**Work instructions**
Below are some records; quote exactly the lines from the one that contains "run 2: changes" through the one that contains "notes, run 2", inclusive, and no others.
Excerpted data Block Start
Source: an optimization exercise on an open RTL-to-GDS flow (aim: small area, a short achievable clock period and few clock cycles per item). Production flows keep margins and buffers that such runs may drop. Function was checked by simulation only, so behaviour that the tests miss may differ from the original. Power is estimated from default activity; no workload was simulated.

File: flow/run.sh
#!/bin/bash
# synth_recipe.tcl (not shown) runs the flow's synth.tcl, then flattens the netlist and writes it again
# the make line also repeats each setting of config.mk as NAME=value (left out here)
make -C /OpenROAD-flow-scripts/flow DESIGN_CONFIG=/design/flow/config.mk WORK_HOME=/design/flow/orfs CLKGATE_MAP_FILE= SYNTH_SCRIPT=/design/flow/synth_recipe.tcl finish
File: flow/config.mk
export PLATFORM = sky130hd
export DESIGN_NAME = perceptron_weight_trainer
export DESIGN_NICKNAME = perceptron_weight_trainer
export VERILOG_FILES = /design/flow/design.v
export SDC_FILE = /design/flow/constraint.sdc
export NUM_CORES = 4
export LEC_CHECK = 0
export CAP_MARGIN = 20
export CELL_PAD_IN_SITES_DETAIL_PLACEMENT = 1
export CELL_PAD_IN_SITES_GLOBAL_PLACEMENT = 1
export CORE_MARGIN = 2
export CORE_UTILIZATION = 45
export GPL_TIMING_DRIVEN = 0
export PLACE_DENSITY = 0.55
export SETUP_SLACK_MARGIN = 2.3
export SLEW_MARGIN = 20
export SYNTH_HIERARCHICAL = 1
export SYNTH_MINIMUM_KEEP_SIZE = 0
File: flow/constraint.sdc
create_clock -name core_clock -period 5.0 [get_ports {clk}]
set_input_delay 1.0000 -clock core_clock [delete_from_list [all_inputs] [get_ports {clk}]]
set_output_delay 1.0000 -clock core_clock [all_outputs]
set_load 0.01 [all_outputs]
File: flow/design.v
package perceptron_pkg;
  localparam int NUM_WEIGHTS = 12;
  localparam int WEIGHT_W    = 4;
  localparam int ROW_W       = NUM_WEIGHTS * WEIGHT_W;
  typedef enum logic [2:0] {
    ST_CLEAR  = 3'd0,
    ST_IDLE   = 3'd1,
    ST_READ   = 3'd2,
    ST_UPDATE = 3'd3,
    ST_WRITE  = 3'd4,
    ST_DONE   = 3'd5
  } state_t;
  function automatic logic [WEIGHT_W-1:0] get_field(input logic [ROW_W-1:0] row,
                                                    input int i);
    get_field = row[i*WEIGHT_W +: WEIGHT_W];
  endfunction
endpackage
import perceptron_pkg::*;
module sat_weight_update
(
  input  logic [WEIGHT_W-1:0] w,
  input  logic                inc,
  output logic [WEIGHT_W-1:0] w_next
);
  logic [WEIGHT_W-1:0] d;
  logic [WEIGHT_W:0]   t;
  assign d = inc ? w : ~w;
  always_comb begin
    t[0] = 1'b1;
    for (int i = 0; i < WEIGHT_W; i++) begin
      t[i+1] = t[i] & d[i];
    end
  end
  assign w_next = w ^ (t[WEIGHT_W-1:0] & {WEIGHT_W{!t[WEIGHT_W]}});
endmodule
import perceptron_pkg::*;
module perceptron_weight_trainer
#(
  parameter int TABLE_DEPTH = 64,
  parameter int IDX_W       = 6,
  parameter int INIT_W      = 8
)
(
  input  logic                   clk,
  input  logic                   reset_n,
  input  logic                   train_valid,
  output logic                   train_ready,
  input  logic [IDX_W-1:0]       train_idx,
  input  logic [NUM_WEIGHTS-1:0] train_hist,
  input  logic                   train_taken,
  input  logic                   train_pred,
  input  logic                   train_confident,
  input  logic [IDX_W-1:0]       rd_idx,
  output logic [ROW_W-1:0]       rd_weights,
  output logic                   upd_done,
  output logic                   upd_written,
  output logic                   init_busy
);
  localparam logic [WEIGHT_W-1:0] INIT_FIELD = WEIGHT_W'(INIT_W);
  localparam logic [ROW_W-1:0]    INIT_ROW   = {NUM_WEIGHTS{INIT_FIELD}};
  logic [TABLE_DEPTH-1:0][ROW_W-1:0] mem;
  logic                   init_wr;
  logic                   req_v;
  logic                   req_wr;      
  logic [IDX_W-1:0]       req_idx;
  logic [NUM_WEIGHTS-1:0] req_hist;
  logic                   req_taken;
  logic [ROW_W-1:0]       req_row;     
  logic [TABLE_DEPTH-1:0] wr_sel;      
  logic                   accept;
  logic                   skip;
  logic                   wr_now;
  logic                   tr_fwd;
  logic                   rd_fwd;
  logic [ROW_W-1:0]       new_row;
  logic [ROW_W-1:0]       wdata;
  logic [TABLE_DEPTH-1:0] tr_dec;
  logic [TABLE_DEPTH-1:0] rd_dec;
  assign accept = train_valid && train_ready;
  assign skip   = (train_pred == train_taken) && train_confident;
  assign wr_now = req_v && req_wr;
  for (genvar g = 0; g < NUM_WEIGHTS; g++) begin : g_upd
    sat_weight_update u_sat (
      .w      (req_row[g*WEIGHT_W +: WEIGHT_W]),
      .inc    (req_hist[g] == req_taken),
      .w_next (new_row[g*WEIGHT_W +: WEIGHT_W])
    );
  end
  assign wdata = init_wr ? INIT_ROW : new_row;
  for (genvar r = 0; r < TABLE_DEPTH; r++) begin : g_row
    always_ff @(posedge clk) begin
      if (init_wr || wr_sel[r]) begin
        mem[r] <= wdata;
      end
    end
  end
  idx_decode u_tr_dec (.idx (train_idx), .sel (tr_dec));
  idx_decode u_rd_dec (.idx (rd_idx),    .sel (rd_dec));
  assign tr_fwd = wr_now && (req_idx == train_idx);
  assign rd_fwd = wr_now && (req_idx == rd_idx);
  row_read u_tr_read (
    .mem   (mem),
    .sel   (tr_dec & ~wr_sel),
    .fwd   (tr_fwd),
    .fdata (new_row),
    .data  (req_row_d)
  );
  row_read u_rd_read (
    .mem   (mem),
    .sel   (rd_dec & ~wr_sel),
    .fwd   (rd_fwd),
    .fdata (new_row),
    .data  (rd_weights_d)
  );
  logic [ROW_W-1:0] req_row_d;
  logic [ROW_W-1:0] rd_weights_d;
  always_ff @(posedge clk) begin
    if (!reset_n) begin
      init_wr     <= 1'b1;
      init_busy   <= 1'b1;
      train_ready <= 1'b0;
      req_v       <= 1'b0;
      wr_sel      <= '0;
    end else begin
      init_wr <= 1'b0;
      if (!init_wr && init_busy) begin
        init_busy   <= 1'b0;
        train_ready <= 1'b1;
      end
      req_v  <= accept;
      wr_sel <= tr_dec & {TABLE_DEPTH{accept && !skip}};
    end
  end
  always_ff @(posedge clk) begin
    req_wr    <= !skip;
    req_idx   <= train_idx;
    req_hist  <= train_hist;
    req_taken <= train_taken;
    req_row   <= req_row_d;
  end
  assign upd_done    = req_v;
  assign upd_written = req_wr;
  always_ff @(posedge clk) begin
    rd_weights <= rd_weights_d;
  end
endmodule
module idx_decode
(
  input  logic [5:0]  idx,
  output logic [63:0] sel
);
  logic [7:0] lo, hi;
  always_comb begin
    for (int i = 0; i < 8; i++) begin
      lo[i] = (idx[2:0] == 3'(i));
      hi[i] = (idx[5:3] == 3'(i));
    end
    for (int r = 0; r < 64; r++) begin
      sel[r] = hi[r / 8] & lo[r % 8];
    end
  end
endmodule
module row_read
(
  input  logic [63:0][perceptron_pkg::ROW_W-1:0] mem,
  input  logic [63:0]                            sel,
  input  logic                                   fwd,
  input  logic [perceptron_pkg::ROW_W-1:0]       fdata,
  output logic [perceptron_pkg::ROW_W-1:0]       data
);
  localparam int W = perceptron_pkg::ROW_W;
  logic [21:0][W-1:0] n;
  logic [5:0][W-1:0]  p;
  logic [2:0][W-1:0]  q;
  logic [W-1:0]       fn;
  for (genvar k = 0; k < 21; k++) begin : g_sl
    row_aoi3 u_sl (
      .s   (sel[3*k +: 3]),
      .a   (mem[3*k]), .b (mem[3*k+1]), .c (mem[3*k+2]),
      .y_n (n[k])
    );
  end
  nand2_w u_last (.a (mem[63]), .b ({W{sel[63]}}), .y (n[21]));
  for (genvar k = 0; k < 5; k++) begin : g_p
    nand4_w u_p (.a (n[4*k]), .b (n[4*k+1]), .c (n[4*k+2]), .d (n[4*k+3]), .y (p[k]));
  end
  nand2_w u_p5 (.a (n[20]), .b (n[21]), .y (p[5]));
  for (genvar k = 0; k < 3; k++) begin : g_q
    nor2_w u_q (.a (p[2*k]), .b (p[2*k+1]), .y (q[k]));
  end
  nand2_w u_fn (.a (fdata), .b ({W{fwd}}), .y (fn));
  nand4_w u_out (.a (q[0]), .b (q[1]), .c (q[2]), .d (fn), .y (data));
endmodule
module row_aoi3
(
  input  logic [2:0]                         s,
  input  logic [perceptron_pkg::ROW_W-1:0]   a,
  input  logic [perceptron_pkg::ROW_W-1:0]   b,
  input  logic [perceptron_pkg::ROW_W-1:0]   c,
  output logic [perceptron_pkg::ROW_W-1:0]   y_n
);
  assign y_n = ~(({perceptron_pkg::ROW_W{s[0]}} & a) |
                 ({perceptron_pkg::ROW_W{s[1]}} & b) |
                 ({perceptron_pkg::ROW_W{s[2]}} & c));
endmodule
module nand2_w
(
  input  logic [perceptron_pkg::ROW_W-1:0] a,
  input  logic [perceptron_pkg::ROW_W-1:0] b,
  output logic [perceptron_pkg::ROW_W-1:0] y
);
  assign y = ~(a & b);
endmodule
module nand4_w
(
  input  logic [perceptron_pkg::ROW_W-1:0] a,
  input  logic [perceptron_pkg::ROW_W-1:0] b,
  input  logic [perceptron_pkg::ROW_W-1:0] c,
  input  logic [perceptron_pkg::ROW_W-1:0] d,
  output logic [perceptron_pkg::ROW_W-1:0] y
);
  assign y = ~(a & b & c & d);
endmodule
module nor2_w
(
  input  logic [perceptron_pkg::ROW_W-1:0] a,
  input  logic [perceptron_pkg::ROW_W-1:0] b,
  output logic [perceptron_pkg::ROW_W-1:0] y
);
  assign y = ~(a | b);
endmodule
==> run notes, run 1 <==
XOR/XNOR share of the synthesized area=0.00246; Hold Path Cell Cnt=1; Syn Inst Count=7,918; Max IR drop VDD=0.335 mV; grt total ovfl=0; Worst Clk Skew=41.1 ps; GRT Total Usage=0.389; commonest non-fill, non-tap cell in the layout=edfxtp_1; WS Path Type=flip-flop to flip-flop; CP max FO=5; WL final=618 mm; met2 wire len=269 mm; min cycle time layout=3120 ps; Tcrit/Tclk final=0.624; WHS Endpoint=req_idx[5]; initial drt markers=23.5k; Startpoint Class=flip-flop; largest family of logic cells by synthesized area=compound AO/OA/AOI/OAI gates; Max-Slew Margin vs Limit=0.264; largest net degree at the start of global routing=65; port bufs=81; Synth Area in Compound Gates=0.160; maxcap violations=0; Die Wd=545 µm; FP Rows=198; worst slew pin tran=1100 ps; Hold Path Class=input pin to flip-flop; root buffer cell=clkbuf_16; Post-synth EDFFs=3,072; clock slew seen by the registers of the worst setup and hold paths=60 ps; Setup TNS=0 ps; gpl congestion=0.968; Critical path origin=wr_sel[9]; vias in the first global route=94.9k; Routed Antenna Nets=0; clock sinks=3,256; HP Start=train_idx[5]; Worst R2R Start=wr_sel[9]; metal3 WL=80.3 mm; Critical R2R Capture=rd_weights[29]; die area=0.297 mm²; # setup viols final=0; first-pass GRT wire length=789 mm; pwr/cell area=450 mW/mm²; CTS H-Tree Depth=5; Critical Path RT=5750 ps; most used cell, CP=nand4_1; FFs w/ async S/R, synth=0; FF-to-FF setup slack=1880 ps; CTS max path bufs=4; Mapped Area=0.132 mm²; initial antenna violation count=52; Ports=82; Final HPWL DP=387 mm; simple-gate share of the synthesized area=0.0709; share of cells above drive strength 1=0.237; part of the Yosys area used for sequential elements=0.729; Yosys reg bits=3,256; via count=99.5k; synth warn=9; worst path cell trace=nor2b_4 -> buf_12 -> buf_16 -> a222oi_1 -> nand4_1 -> nor2_4 -> nand4_1; RSZ-0062 raised after global routing=yes; CTS buffer count=356; per-cell routed wire length=47.3 µm; Clk Latency, worst-skew pair=960 ps; crit end category=flip-flop; Die Y=545 µm; Post-synth top flop=edfxtp_1; starting density of the core=0.452; Core Box Area=0.291 mm²; nets=8,888; wire length on met1=225 mm; Syn Area/Cell=16.6 µm²; Inst Count DP=12.1k; Leakage=0.0555 µW; status=finished clean; mux share of post-synthesis cell area=0; most frequent cells in the layout=edfxtp_1 (3,072), a222oi_1 (2,016), nand4_1 (580); max incr delay on CP=690 ps; TritonCTS clock tree=yes; slowest stage cell, crit path=dfxtp_1; vias per inst=7.62; final slew viol count=0; Hold Fails Final Rpt=0; Post-Synth Adder-Cell Area=0; Crit path arrival time=3870 ps; distinct cell type count after synthesis=41; fmax=0.321 GHz; Residual DRC=0; fin cells=13.1k; worst-case reg-to-reg path depth=7; DR pass1 iterations=14; Area growth, synth to finish=21.2%; Top Metal Used=met5
-- modules after synthesis (local to each module, per instance), excerpt --
module,area [µm²],cells inside,copies in the design,flops+latches
idx_decode,469,95,2,0
nand2_w,180,48,6,0
nand4_w,300,48,12,0
nor2_w,180,48,6,0
perceptron_weight_trainer,98300,3618,1,3256
row_aoi3,586,63,42,0
sat_weight_update,170,26,12,0
-- power by group --
part	switching [µW]	total, µW	leakage [µW]	internal, µW
sequential	2200	37900	0.0322	35700
combinational	5790	8250	0.0179	2470
clock	11100	25700	0.00542	14600
total	19100	71900	0.0555	52700
-- metal layers --
layer	up-vias	global-route usage
met1	51953	0.514
li1	38232	-
met3	1449	0.0911
met4	26	0.240
met5	-	0
met2	7842	0.581
-- timing repair --
| item | 4_1_cts | 5_1_grt |
|---|---|---|
| gates cloned | 19 | 67 |
| hold buffers | 0 | 0 |
| endpoints found under the setup margin | 5044 | 3173 |
| pin swaps | 169 | 320 |
| resized for setup | 842 | 695 |
| setup buffers | 115 | 148 |
-- per-stage QoR --
step	power (µW)	hold WS (ps)	utilization	area, µm²	setup WS (ps)
6_report	71900	200	0.548	160000	1880
5_1_grt	73500	178	0.548	160000	1950
4_1_cts	71200	178	0.536	156000	2020
3_5_place_dp	45600	467	0.486	141000	-1150
3_3_place_gp	44200	449	0.472	138000	-1850
2_1_floorplan	40600	478	-	132000	2300
-- synth_stat cells, drive strengths merged (13+ instances only) --
master	instances	share of area
a21oi	13	0.00049
a222oi	2016	0.15
a31oi	36	0.0017
and2	65	0.0036
buf	472	0.031
clkbuf	247	0.0071
dfxtp	184	0.028
edfxtp	3072	0.70
inv	14	0.00040
nand2	305	0.0087
nand4	580	0.028
nand4b	20	0.0013
nor2	441	0.013
nor2b	164	0.0078
nor3	24	0.00091
o21ai	24	0.00091
or2	78	0.0037
xnor2	19	0.0013
xor2	18	0.0012
-- sequential cells by signal (all words and copies together), names as in the netlist, 6 cells and up --
name,count
req_hist,12
rd_weights,48
req_idx,6
mem,3072
req_row,48
wr_sel,64
-- worst max-delay path by stage --
| stage | endpoint | slack, ps | depth (start not counted) |
|---|---|---|---|
| floorplan | rd_weights[46] | 2300 | 4 |
| global placement | req_row[27] | -1850 | 6 |
| detailed placement | req_row[27] | -1150 | 12 |
| CTS | req_row[27] | 2020 | 12 |
| global route | rd_weights[6] | 1950 | 6 |
| finish | rd_weights[29] | 1880 | 7 |
-- logic make-up after synthesis --
kind of cell / count (synthesis)
DFF: 3256
buffers and inverters: 733
xor gates and xnor gates: 37
and+or+nand+nor: 1754
AOI/OAI and AO/OA: 2138
-- layout make-up --
type / count / area [µm²]
fill: 26370 / 132000
buffer: 719 / 6780
inverter: 14 / 52.6
antenna: 15 / 37.5
clock inverter: 177 / 1460
multi-input combinational: 3996 / 33500
sequential: 3256 / 96000
timing repair buffer: 515 / 7300
clock buffer: 469 / 9610
tap: 3900 / 4880
-- worst max-delay path: cells and delay by family (launching register included) --
family                 cells  cell delay [ps]
AOI/OAI and AO/OA          1              480
buffers and inverters      2              340
DFF                        1              690
and+or+nand+nor            4             1390
Testbench counts, summed over its fixed seeds: cycles 16,008, items 16,000.
==> run 2: changes to the inputs <==
--- a/flow/config.mk
+++ b/flow/config.mk
@@ -10,6 +10,8 @@
 export CELL_PAD_IN_SITES_GLOBAL_PLACEMENT = 1
 export CORE_MARGIN = 2
 export CORE_UTILIZATION = 45
+export CTS_CLUSTER_DIAMETER = 60
+export CTS_CLUSTER_SIZE = 24
 export GPL_TIMING_DRIVEN = 0
 export PLACE_DENSITY = 0.55
 export SETUP_SLACK_MARGIN = 2.3
==> run notes, run 2 <==
status=finished clean; via count=99.2k (-0.28%); Max-Slew Margin vs Limit=0.247 (-0.0171); commonest non-fill, non-tap cell in the layout=edfxtp_1; part of the Yosys area used for sequential elements=0.729 (unchanged); FFs w/ async S/R, synth=0 (unchanged); Syn Inst Count=7,918 (unchanged); synth cell count leaders=edfxtp_1 (3,072), a222oi_1 (2,016), nand4_1 (580); Syn Area/Cell=16.6 µm² (unchanged); first-pass GRT wire length=783 mm (-0.83%); pwr/cell area=434 mW/mm² (-3.6%); synth warn=9 (unchanged); WS Path Type=input pin to flip-flop; Crit path arrival time=3760 ps (-110 ps); Regs by FF count=mem: 3072 flops, wr_sel: 64 flops; clock slew seen by the registers of the worst setup and hold paths=70 ps (about the same); most frequent cells in the layout=edfxtp_1 (3,072), a222oi_1 (2,016), nand4_1 (580); crit end category=flip-flop; Final Util=0.546 (-0.00265); final slew viol count=0 (unchanged); nets=8,866 (-0.25%); Die Wd=545 µm (unchanged); gpl congestion=0.968 (unchanged); GRT Total Usage=0.386 (-0.00322); Startpoint Class=input pin; min cycle time layout=3130 ps (+5.29 ps); DR pass1 iterations=13 (-1); CTS max path bufs=4 (unchanged); Routed Antenna Nets=0 (unchanged); FF-to-FF setup slack=1970 ps (+90 ps); most frequent cell after synthesis=edfxtp_1; port bufs=81 (unchanged); Max IR drop VDD=0.365 mV (+9.0%); Worst Clk Skew=50.0 ps (+8.93 ps); TritonCTS clock tree=yes; leading area contributor after synthesis=edfxtp_1; fmax=0.320 GHz (-0.17%); Hold Path Class=input pin to flip-flop; Final HPWL DP=387 mm (unchanged); starting density of the core=0.452 (unchanged); Ports=82 (unchanged); Power, Total=68,900 µW (-4.1%); Mapped Area=0.132 mm² (unchanged); CP max FO=10 (+5); clock sinks=3,256 (unchanged); Worst R2R Start=wr_sel[14]; Critical path destination=req_row[27]; distinct cell type count after synthesis=41 (unchanged); Hold Fails Final Rpt=0 (unchanged); Synth top area share=0.701 (unchanged); Critical R2R Capture=req_row[27]; Post-synth EDFFs=3,072 (unchanged); share of cells above drive strength 1=0.246 (+0.00859); # setup viols final=0 (unchanged); worst-case reg-to-reg path depth=7 (unchanged); FP Rows=198 (unchanged); Residual DRC=0 (unchanged); root buffer cell=clkbuf_16; initial antenna violation count=52 (unchanged); CTS H-Tree Depth=5 (unchanged); post-route setup slack=1870 ps (-5.29 ps); Critical Path RT=5630 ps (-120 ps); initial drt markers=24.2k (+3.1%); Leakage=0.0550 µW (-0.85%); largest net degree at the start of global routing=65 (unchanged); worst slack at placement=-1150 ps (unchanged); die area=0.297 mm² (unchanged); WL final=619 mm (+0.11%); per-cell routed wire length=47.7 µm (+0.80%); RSZ-0062 raised after global routing=yes; Core Box Area=0.291 mm² (unchanged); vias in the first global route=93.8k (-1.1%); vias per inst=7.65 (+0.41%); Yosys reg bits=3,256 (unchanged); Area growth, synth to finish=20.7%; grt total ovfl=0 (unchanged); Tcrit/Tclk final=0.625 (+0.00106); worst slew pin tran=1130 ps (+25.7 ps); CTS buffer count=267 (-25%); Post-synth top flop=edfxtp_1; Clk Latency, worst-skew pair=960 ps (about the same); Critical path origin=train_idx[5]; register bank with the most flops=mem; maxcap violations=0 (unchanged); Largest register FFs=3,072 (unchanged); Die Y=545 µm (unchanged); Hold Path Cell Cnt=1 (unchanged); Area contributors post-synth=edfxtp_1 (70%), a222oi_1 (15%), dfxtp_1 (2.8%)
==> run 2: cell counts after synthesis <==
No cell type changed its count.
==> run 2: modules after synthesis, one instance, submodules excluded, excerpt <==
module | flip-flops and latches | cells | copies in the design | cell area (µm²)
idx_decode | 0 | 95 | 2 | 469
perceptron_weight_trainer | 3256 | 3618 | 1 | 98300
nand4_w | 0 | 48 | 12 | 300
nor2_w | 0 | 48 | 6 | 180
sat_weight_update | 0 | 26 | 12 | 170
nand2_w | 0 | 48 | 6 | 180
row_aoi3 | 0 | 63 | 42 | 586
==> run 2: worst min path at each step <==
stage / start / to / slack, ps
finish: train_idx[1] / req_idx[1] / 210
CTS: train_idx[1] / req_idx[1] / 200
global route: train_idx[1] / req_idx[1] / 210
floorplan: init_busy / init_busy / 480
detailed placement: init_busy / init_busy / 470
global placement: init_busy / init_busy / 450
==> run 2: logic make-up after synthesis <==
logic type,Yosys count,synth area share
simple gates,1754,0.0709
xor+xnor,37,0.00246
buf+inv,733,0.0381
compound gates,2138,0.160
flops,3256,0.729
==> run 2: power breakdown <==
group | switching (µW) | leakage [µW] | internal [µW]
sequential | 2190 | 0.0322 | 35600
clock | 11200 | 0.00442 | 11600
combinational | 5820 | 0.0185 | 2510
==> run 2: per-layer routing <==
layer | wire length [µm] | vias to the layer above | track usage
met5 | 234 | - | 0
met1 | 226000 | 51749 | 0.513
li1 | - | 38157 | -
met3 | 78300 | 1356 | 0.0861
met4 | 44900 | 18 | 0.230
met2 | 270000 | 7947 | 0.580
==> run 2: area by class of cell <==
type | count | area (µm²)
diodes | 18 | 45.0
fillers | 26366 | 132000
clock inverters | 190 | 2150
plain buffers | 719 | 7040
multi-input cells | 3993 | 33400
repair buffers | 585 | 8230
inverters | 14 | 52.6
well taps | 3900 | 4880
clock buffers | 297 | 7010
flip-flops and latches | 3256 | 96000
==> run 2: what timing repair did <==
item                        CTS  global route
gates cloned                 14            80
pin swaps                   138           328
resized for setup           765           888
hold buffers                  0             0
setup endpoints to repair  5137          3900
buffers inserted            103           219
==> run 2: metrics by stage <==
step	TNS, ps	instances	instance area, µm²	hold WS [ps]
2_1_floorplan	0	7918	132000	478
3_3_place_gp	-293560	11899	138000	449
3_5_place_dp	-45500	12051	141000	467
4_1_cts	0	12655	154000	198
5_1_grt	0	12955	159000	206
6_report	0	12972	159000	208
==> run 2: worst max-delay path: stages <==
cell and delay (ps):
buf_12 120, nand2b_4 140, buf_8 120, clkbuf_16 150, nor2_1 60, nor2b_1 180
buf_6 220, buf_6 190, a222oi_1 350, nand4_1 300, nor2_4 440, nand4_1 450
Excerpted data Block End
**The completed task**
==> run 2: changes to the inputs <==
--- a/flow/config.mk
+++ b/flow/config.mk
@@ -10,6 +10,8 @@
 export CELL_PAD_IN_SITES_GLOBAL_PLACEMENT = 1
 export CORE_MARGIN = 2
 export CORE_UTILIZATION = 45
+export CTS_CLUSTER_DIAMETER = 60
+export CTS_CLUSTER_SIZE = 24
 export GPL_TIMING_DRIVEN = 0
 export PLACE_DENSITY = 0.55
 export SETUP_SLACK_MARGIN = 2.3
==> run notes, run 2 <==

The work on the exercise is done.